TASK TO COMPLETE> Which lines below contain the word "parameter"? Copy each one.

EXERCISE INPUT>
————

### config.mk
export PLATFORM = sky130hd
export DESIGN_NAME = rtc_tcc_ctrl
export DESIGN_NICKNAME = d
export VERILOG_FILES = /design/src/rtc_tcc_pkg.sv /design/src/rtc_tcc_trim.sv /design/src/rtc_tcc_ctrl.sv
export SDC_FILE = /design/constraint.sdc
export NUM_CORES = 1
export LEC_CHECK = 0
export BUFFER_PORTS_ARGS = -buffer_cell sky130_fd_sc_hd__buf_2
export CAP_MARGIN = 20
export CORE_UTILIZATION = 25
export DETAILED_ROUTE_END_ITERATION = 7
export SYNTH_ARGS = -nofsm -noshare
export SYNTH_HDL_FRONTEND = slang
export SYNTH_SLANG_ARGS = --single-unit
### constraint.sdc
create_clock -name mclk -period 12.1 [get_ports mclk]
set_clock_uncertainty 0.05 [all_clocks]
set_input_delay 0.605 -clock mclk [delete_from_list [all_inputs] [get_ports mclk]]
set_output_delay 0.605 -clock mclk [all_outputs]
set_load 0.01 [all_outputs]
### src/rtc_tcc_pkg.sv
// constants, field layouts and carrier types of the temperature compensation control block
// assumes a single 200 MHz clock domain and a byte-wide register port
package rtc_tcc_pkg;

  // register map
  localparam logic [7:0] ADDR_GAIN_CTL = 8'h0D;
  localparam logic [7:0] ADDR_FIN_AT   = 8'h0E;
  localparam logic [7:0] ADDR_FIN_DT   = 8'h0F;

  // reset values
  localparam logic [7:0] GAIN_CTL_RST  = 8'h00;
  localparam logic [5:0] FIN_AT_RST    = 6'h00;
  localparam logic [4:0] FIN_DT_RST    = 5'h00;

  // field positions inside the gain and battery control register
  localparam int TSE_POS  = 7;
  localparam int BATTERY_COMP_ENABLE_POS = 6;
  localparam int BATTERY_COMP_RATE_POS = 5;
  localparam int GAIN_POS = 0;

  // timing
  localparam int CLK_MHZ          = 200;
  localparam int CONV_TIME_MS     = 22;
  localparam int CONV_CYCLES      = CONV_TIME_MS * CLK_MHZ * 1000;
  localparam int SEC_CYCLES       = CLK_MHZ * 1000000;
  localparam int SEC_PER_MIN      = 60;
  localparam int PERIOD_SLOW_MIN  = 10;
  localparam int PERIOD_FAST_MIN  = 1;
  localparam int PERIOD_SLOW_SECS = PERIOD_SLOW_MIN * SEC_PER_MIN;
  localparam int PERIOD_FAST_SECS = PERIOD_FAST_MIN * SEC_PER_MIN;

  // trim encodings
  localparam logic [3:0] DT_MAG_MAX    = 4'hA;
  localparam logic [5:0] GAIN_UNITY_16 = 6'h10;
  localparam logic [5:0] AT_CODE_MAX   = 6'h3F;

  typedef struct packed {
    logic       temp_sense_enable;
    logic       battery_comp_enable;
    logic       battery_comp_rate;
    logic [4:0] gain;
  } rtc_ctl_t;

  typedef struct packed {
    logic [5:0] at;
    logic [4:0] dt;
  } rtc_trim_t;

endpackage

### src/rtc_tcc_trim.sv
// trim arithmetic: applies the gain-scaled analog correction and the sign-magnitude digital trim
// assumes corrections come from the compensation engine on the same clock
`timescale 1ns/1ps
`default_nettype none
module rtc_tcc_trim
  import rtc_tcc_pkg::*;
(
  // settings
  input  wire logic [4:0]        gain,
  input  wire rtc_trim_t         init,
  // corrections in nominal steps
  input  wire logic signed [6:0] at_corr,
  input  wire logic signed [4:0] dt_corr,
  // result
  output var  rtc_trim_t         result
);

  // factor in sixteenths: top bit 0 shrinks from 16/16, top bit 1 grows from 17/16
  function automatic logic [5:0] gain_factor(input logic [4:0] g);
    gain_factor = g[4] ? 6'(GAIN_UNITY_16 + 6'h01 + {2'b00, g[3:0]})
                       : 6'(GAIN_UNITY_16 - {2'b00, g[3:0]});
  endfunction

  function automatic logic signed [5:0] dt_to_int(input logic [4:0] d);
    dt_to_int = d[4] ? -$signed({2'b00, d[3:0]}) : $signed({2'b00, d[3:0]});
  endfunction

  function automatic logic [4:0] int_to_dt(input logic signed [6:0] v);
    logic [6:0] mag;
    mag = v[6] ? 7'(-v) : 7'(v);
    if (mag > {3'b000, DT_MAG_MAX}) begin
      mag = {3'b000, DT_MAG_MAX};
    end
    int_to_dt = {v[6], mag[3:0]};
  endfunction

  wire logic signed [13:0] at_prod   = 14'(at_corr * $signed({1'b0, gain_factor(gain)}));
  wire logic signed [9:0]  at_offset = 10'(at_prod >>> 4);
  wire logic signed [10:0] at_sum    = 11'($signed({5'b00000, init.at}) - at_offset);
  wire logic signed [6:0]  dt_sum    = 7'(dt_to_int(init.dt) + dt_corr);

  assign result.at = at_sum < 0 ? 6'h00 : (at_sum > $signed({5'b00000, AT_CODE_MAX}) ? AT_CODE_MAX : at_sum[5:0]);
  assign result.dt = int_to_dt(dt_sum);

endmodule
`default_nettype wire

### src/rtc_tcc_ctrl.sv
// temperature compensation control: gain and battery-mode register, sensing scheduler, final trim readback
// assumes a byte register port from the serial front end and analog sensor results on the same clock
`timescale 1ns/1ps
`default_nettype none
module rtc_tcc_ctrl
  import rtc_tcc_pkg::*;
#(
  parameter int SEC_CYCLES_P  = SEC_CYCLES,
  parameter int CONV_CYCLES_P = CONV_CYCLES
)(
  // clock and reset
  input  wire logic              mclk,
  input  wire logic              rstn,
  // register port
  input  wire logic [7:0]        reg_addr,
  input  wire logic [7:0]        reg_wdata,
  input  wire logic              reg_wr,
  input  wire logic              reg_rd,
  output logic [7:0]             reg_rdata,
  // supply status pins
  input  wire logic              battery_mode,
  input  wire logic              vbat_low,
  // initial trims
  input  wire logic [5:0]        initial_analog_trim,
  input  wire logic [4:0]        initial_digital_trim,
  // sensor and compensation engine
  output logic                   conv_busy,
  output logic                   cycle_done,
  input  wire logic signed [6:0] at_corr,
  input  wire logic signed [4:0] dt_corr,
  // trims to the oscillator
  output logic [5:0]             final_analog_trim,
  output logic [4:0]             final_digital_trim
);

  typedef enum logic {ST_IDLE, ST_CONV} rtc_state_t;

  rtc_state_t state_ff;
  rtc_state_t nxt_state;
  rtc_ctl_t   ctl_ff;
  rtc_trim_t  fin_ff;
  rtc_trim_t  trim_res;
  logic [4:0] gain_snap_ff;
  logic [7:0] reg_rdata_ff;
  logic       bat_s1_ff;
  logic       bat_ff;
  logic       low_s1_ff;
  logic       low_ff;
  logic       start_req_ff;
  logic [31:0] sec_cnt_ff;
  logic [9:0]  per_cnt_ff;
  logic [31:0] conv_cnt_ff;

  // decode
  wire logic wr_ctl      = reg_wr && (reg_addr == ADDR_GAIN_CTL);
  wire logic tse_wr      = wr_ctl && reg_wdata[TSE_POS];
  wire logic comp_ok     = ctl_ff.temp_sense_enable && (!bat_ff || (ctl_ff.battery_comp_enable && !low_ff));
  wire logic sec_tick    = comp_ok && (sec_cnt_ff == 32'(SEC_CYCLES_P - 1));
  wire logic [9:0] per_secs = (bat_ff && !ctl_ff.battery_comp_rate) ? 10'(PERIOD_SLOW_SECS) : 10'(PERIOD_FAST_SECS);
  wire logic per_tick    = sec_tick && (per_cnt_ff == 10'(per_secs - 10'h001));
  wire logic start       = (state_ff == ST_IDLE) && comp_ok && (start_req_ff || per_tick);
  wire logic conv_end    = (state_ff == ST_CONV) && (conv_cnt_ff == 32'(CONV_CYCLES_P - 1));
  wire rtc_trim_t init_trim = '{at: initial_analog_trim, dt: initial_digital_trim};

  wire logic [7:0] rd_mux = (reg_addr == ADDR_GAIN_CTL) ? ctl_ff :
                            (reg_addr == ADDR_FIN_AT)   ? {2'b00, fin_ff.at} :
                            (reg_addr == ADDR_FIN_DT)   ? {3'b000, fin_ff.dt} : 8'h00;

  rtc_tcc_trim u_trim (
    .gain    (gain_snap_ff),
    .init    (init_trim),
    .at_corr (at_corr),
    .dt_corr (dt_corr),
    .result  (trim_res)
  );

  // pin synchronisers
  always_ff @(posedge mclk) begin
    bat_s1_ff <= battery_mode;
    bat_ff    <= bat_s1_ff;
    low_s1_ff <= vbat_low;
    low_ff    <= low_s1_ff;
  end

  // only the gain/control register is writable
  always_ff @(posedge mclk) begin
    if (!rstn) begin
      ctl_ff       <= GAIN_CTL_RST;
      reg_rdata_ff <= 8'h00;
    end else begin
      if (wr_ctl) begin
        ctl_ff <= reg_wdata;
      end
      if (reg_rd) begin
        reg_rdata_ff <= rd_mux;
      end
    end
  end

  always_ff @(posedge mclk) begin
    if (!rstn || !ctl_ff.temp_sense_enable && !tse_wr) begin
      start_req_ff <= 1'b0;
    end else if (tse_wr) begin
      start_req_ff <= 1'b1;
    end else if (start) begin
      start_req_ff <= 1'b0;
    end
  end

  // period counters cleared while gated off
  always_ff @(posedge mclk) begin
    if (!rstn || !comp_ok) begin
      sec_cnt_ff <= 32'h00000000;
      per_cnt_ff <= 10'h000;
    end else begin
      sec_cnt_ff <= sec_tick ? 32'h00000000 : 32'(sec_cnt_ff + 32'h00000001);
      if (per_tick) begin
        per_cnt_ff <= 10'h000;
      end else if (sec_tick) begin
        per_cnt_ff <= 10'(per_cnt_ff + 10'h001);
      end
    end
  end

  always_comb begin
    nxt_state = state_ff;
    case (state_ff)
      ST_IDLE: begin
        if (start) begin
          nxt_state = ST_CONV;
        end
      end
      ST_CONV: begin
        if (!comp_ok || conv_end) begin
          nxt_state = ST_IDLE;
        end
      end
      default: nxt_state = ST_IDLE;
    endcase
  end

  always_ff @(posedge mclk) begin
    if (!rstn) begin
      state_ff    <= ST_IDLE;
      conv_cnt_ff <= 32'h00000000;
    end else begin
      state_ff    <= nxt_state;
      conv_cnt_ff <= (state_ff == ST_CONV) ? 32'(conv_cnt_ff + 32'h00000001) : 32'h00000000;
    end
  end

  always_ff @(posedge mclk) begin
    if (!rstn) begin
      gain_snap_ff <= GAIN_CTL_RST[4:0];
    end else if (start) begin
      gain_snap_ff <= ctl_ff.gain;
    end
  end

  always_ff @(posedge mclk) begin
    if (!rstn) begin
      fin_ff <= '{at: FIN_AT_RST, dt: FIN_DT_RST};
    end else if (!ctl_ff.temp_sense_enable) begin
      fin_ff <= init_trim;
    end else if (conv_end && comp_ok) begin
      fin_ff <= trim_res;
    end
  end

  assign reg_rdata          = reg_rdata_ff;
  assign conv_busy          = (state_ff == ST_CONV);
  assign cycle_done         = conv_end && comp_ok;
  assign final_analog_trim  = fin_ff.at;
  assign final_digital_trim = fin_ff.dt;

  // helper: busy length counter
  logic [31:0] busy_len_ff;
  always_ff @(posedge mclk) begin
    if (!rstn || !conv_busy) begin
      busy_len_ff <= 32'h00000000;
    end else begin
      busy_len_ff <= 32'(busy_len_ff + 32'h00000001);
    end
  end
endmodule
`default_nettype wire

==> out/results.ini <==
[yosys]
avgSynthCellArea_um2=8.39
synth_cell_types=61
synth_area_um2=7350
synthTopCellsByArea=dfxtp_1 31%, fa_1 8.7%, ha_1 7.7%, nor2_1 5.5%, xor2_1 5.1%
ys_seq_area_share_pct=30.5
synthArstFlopShare_pct=0
synth.top_cell.area_share_pct=30.5
synth_top_area_cell=dfxtp_1
synthSimpleGateAreaFrac_pct=25.2
yosys_register_bits=112
yosys_warnings=0
synth_edf_count=0
synthFlopType=dfxtp_1
synth_xor_area_share_pct=10.4
synth_mux_area_share_pct=1.28
synth_compound_area_share_pct=11.0
synth_top_family_by_area=simple AND/OR/NAND/NOR gates
synthAdderAreaFrac_pct=16.4
syn-num-nets=998
syn_inst=876

[sta]
post-route-period-util_pct=56.6
timing.fmax_mhz=146
drv_slew=0
rsz0062_at_grt=no
slew_headroom_pct=37.9
setup_tns_ns=0
min_period_ns=6.85
hold_viol_final=0
fin_ws_ns=5.25
hold_ws_ns=0.281
final-setup-viol-count=0
tightest_slew_ns=0.930

[finish]
nNetsFinal=1055
diodes=0
final_cell_mix=112 x dfxtp_1, 108 x nor2_1, 85 x nand2_1
drive_gt1_share_pct=11.3
multi_input_area_um2=4730
layout_commonest_cell=dfxtp_1
fillCellCount=3039
register_area_um2=2240
area_delta_synth_final_pct=14.8

[global_routing]
track_usage_pct=11.2
grt-ovfl-total=0
grt_max_degree=33
grt_pass1_vias=5836
antenna_found_initial=0
grt_pass1_wl_um=27900

[drt]
wirelength_um=16300
drt-wirelength-per-cell_um=12.3
vias_per_cell=4.48
ant_nets=0
first_pass_iters=4
drtIter0Drc=276
drc_errors=0
dr_total_vias=5926

[cts]
cts.path.max_buffers=2
cts_hold_buf=0
cts_root_buf=clkbuf_16
clk-insertion-delay-late_ns=0.36
cts_resized=0
cts_tree=built
h-tree-depth=3
path_clk_slew_ns=0.08
clkSinkCount=112
cts_buffers=9
cts_setup_buffers=0

[power_and_ir_drop]
finalPower_w=0.000773
p_leak_nw=3.24
p_per_area_nw_per_um2=91.6
peakVddDrop_mv=0.0567

[placement]
place_hpwl_um=13000
gp_congestion=0.852
dp_slack_ns=5.29
port-buffer-count=65

[critical_path]
cp_data_required_time_ns=12.30
r2r_start=gain_snap_ff[0]
crit_arrival_ns=7.04
critPathMaxFanout=7
cp-startpoint=gain_snap_ff[0]
r2r_slack_ns=5.25
critPathCaptureType=flop
crit_type=reg2reg
start_kind=flop

[floorplanning]
fp.dieW_um=173
core_um2=28800
io_pins=66
die_y_um=173
die-area_um2=30100
start_util_pct=25.5
placementRows=62

[worst_hold_path]
worstHoldPathType=reg2reg
min_from=bat_s1_ff

[job]
cap_violations=0

[status]
outcome=completed

cells in the mapped netlist, drive strengths merged, types with 2 or more instances:
cell,n
clkbuf,17
and2,32
o21ai,30
o221ai,2
nor3,9
a211oi,4
xor2,44
nor2,109
nand2b,11
dfxtp,112
and3,12
o21bai,3
a31oi,6
ha,45
or2,2
a21bo,2
nor4b,2
and4,4
a21o,4
nor4,7
a21oi,43
or3,14
a21boi,3
and3b,2
xnor2,40
nand2,85
o211ai,6
nor2b,14
a22oi,2
nand3,49
mux2i,9
o221a,6
fa,32
inv,76
buf,5
nand4,16
a41oi,5
worst paths after layout:
path / endpoint / cells after the start
hold / removal: bat_ff / 0
setup / recovery: final_analog_trim[4] / 27
setup reg to reg: final_analog_trim[4] / 27
hold reg to reg: bat_ff / 0
cell type report:
cell class	count	area share, %
Tap cell	384	5.70
Clock inverter	6	0.935
Multi-Input combinational cell	666	56.1
Clock buffer	10	2.72
Timing Repair Buffer	68	4.60
Sequential cell	112	26.6
Inverter	76	3.38
power breakdown:
group | leakage, nW | switching (W) | total (W) | internal (W)
logic | 2.18 | 0.0000459 | 0.0000821 | 0.0000362
clock network | 0.152 | 0.000148 | 0.000314 | 0.000166
registers | 0.907 | 0.00000428 | 0.000376 | 0.000372
total | 3.24 | 0.000198 | 0.000773 | 0.000574
logic make-up (layout without fill, tap and decap cells):
kind of cell | Yosys count | in the layout
XOR/XNOR | 85 | 85
flip-flops | 112 | 112
buffers and inverters | 98 | 160
AO/OA/AOI/OAI | 122 | 122
adder cells (fa/ha/maj) | 77 | 77
multiplexers | 9 | 9
AND/OR/NAND/NOR | 373 | 373
per-stage QoR:
stage,cell area [um2],util [%],cells
after floorplan,7350,-,876
after global placement,8070,28.0,1304
after detailed placement,8070,28.0,1304
after CTS,8380,29.1,1320
after global routing,8430,29.3,1322
final,8430,29.3,1322
layer usage:
metal | part of all wire (%) | vias to the layer above | global-route usage [%] | routed length, um
met5 | 0 | - | 0 | 0
met4 | 1.4 | 0 | 3.58 | 230
met3 | 3.0 | 16 | 1.51 | 494
met2 | 48 | 79 | 19.6 | 7890
met1 | 47 | 2765 | 14.3 | 7670
li1 | - | 3066 | - | -
flip-flops by register name, summed over array words and instances, names as in the netlist:
register and count:
conv_cnt_ff 32, sec_cnt_ff 32, per_cnt_ff 10, ctl_ff 8, reg_rdata 8, final_analog_trim 6, final_digital_trim 5, gain_snap_ff 5
bat_ff 1, bat_s1_ff 1, conv_busy 1, low_ff 1, low_s1_ff 1, start_req_ff 1
critical path: stages (launching register included):
cell and delay (ns):
dfxtp_1 0.48, inv_1 0.09, ha_1 0.22, o21ai_0 0.21, xnor2_1 0.26, and2_1 0.21
fa_1 0.42, ha_1 0.29, inv_1 0.05, fa_1 0.54, inv_1 0.06, fa_1 0.48
ha_1 0.36, nand2_1 0.13, nor4b_4 0.06, or2_2 0.31, nor2_1 0.12, xor2_1 0.16
ha_1 0.28, nor2b_1 0.16, o21ai_0 0.20, a21boi_0 0.14, o21ai_0 0.34, nand2_1 0.11
xor3_1 0.23, a2111oi_4 0.35, mux2i_2 0.17, o221a_2 0.28
No activity file was read; power rests on OpenSTA's default activity.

————

YOUR RESPONSE>
  parameter int SEC_CYCLES_P  = SEC_CYCLES,
  parameter int CONV_CYCLES_P = CONV_CYCLES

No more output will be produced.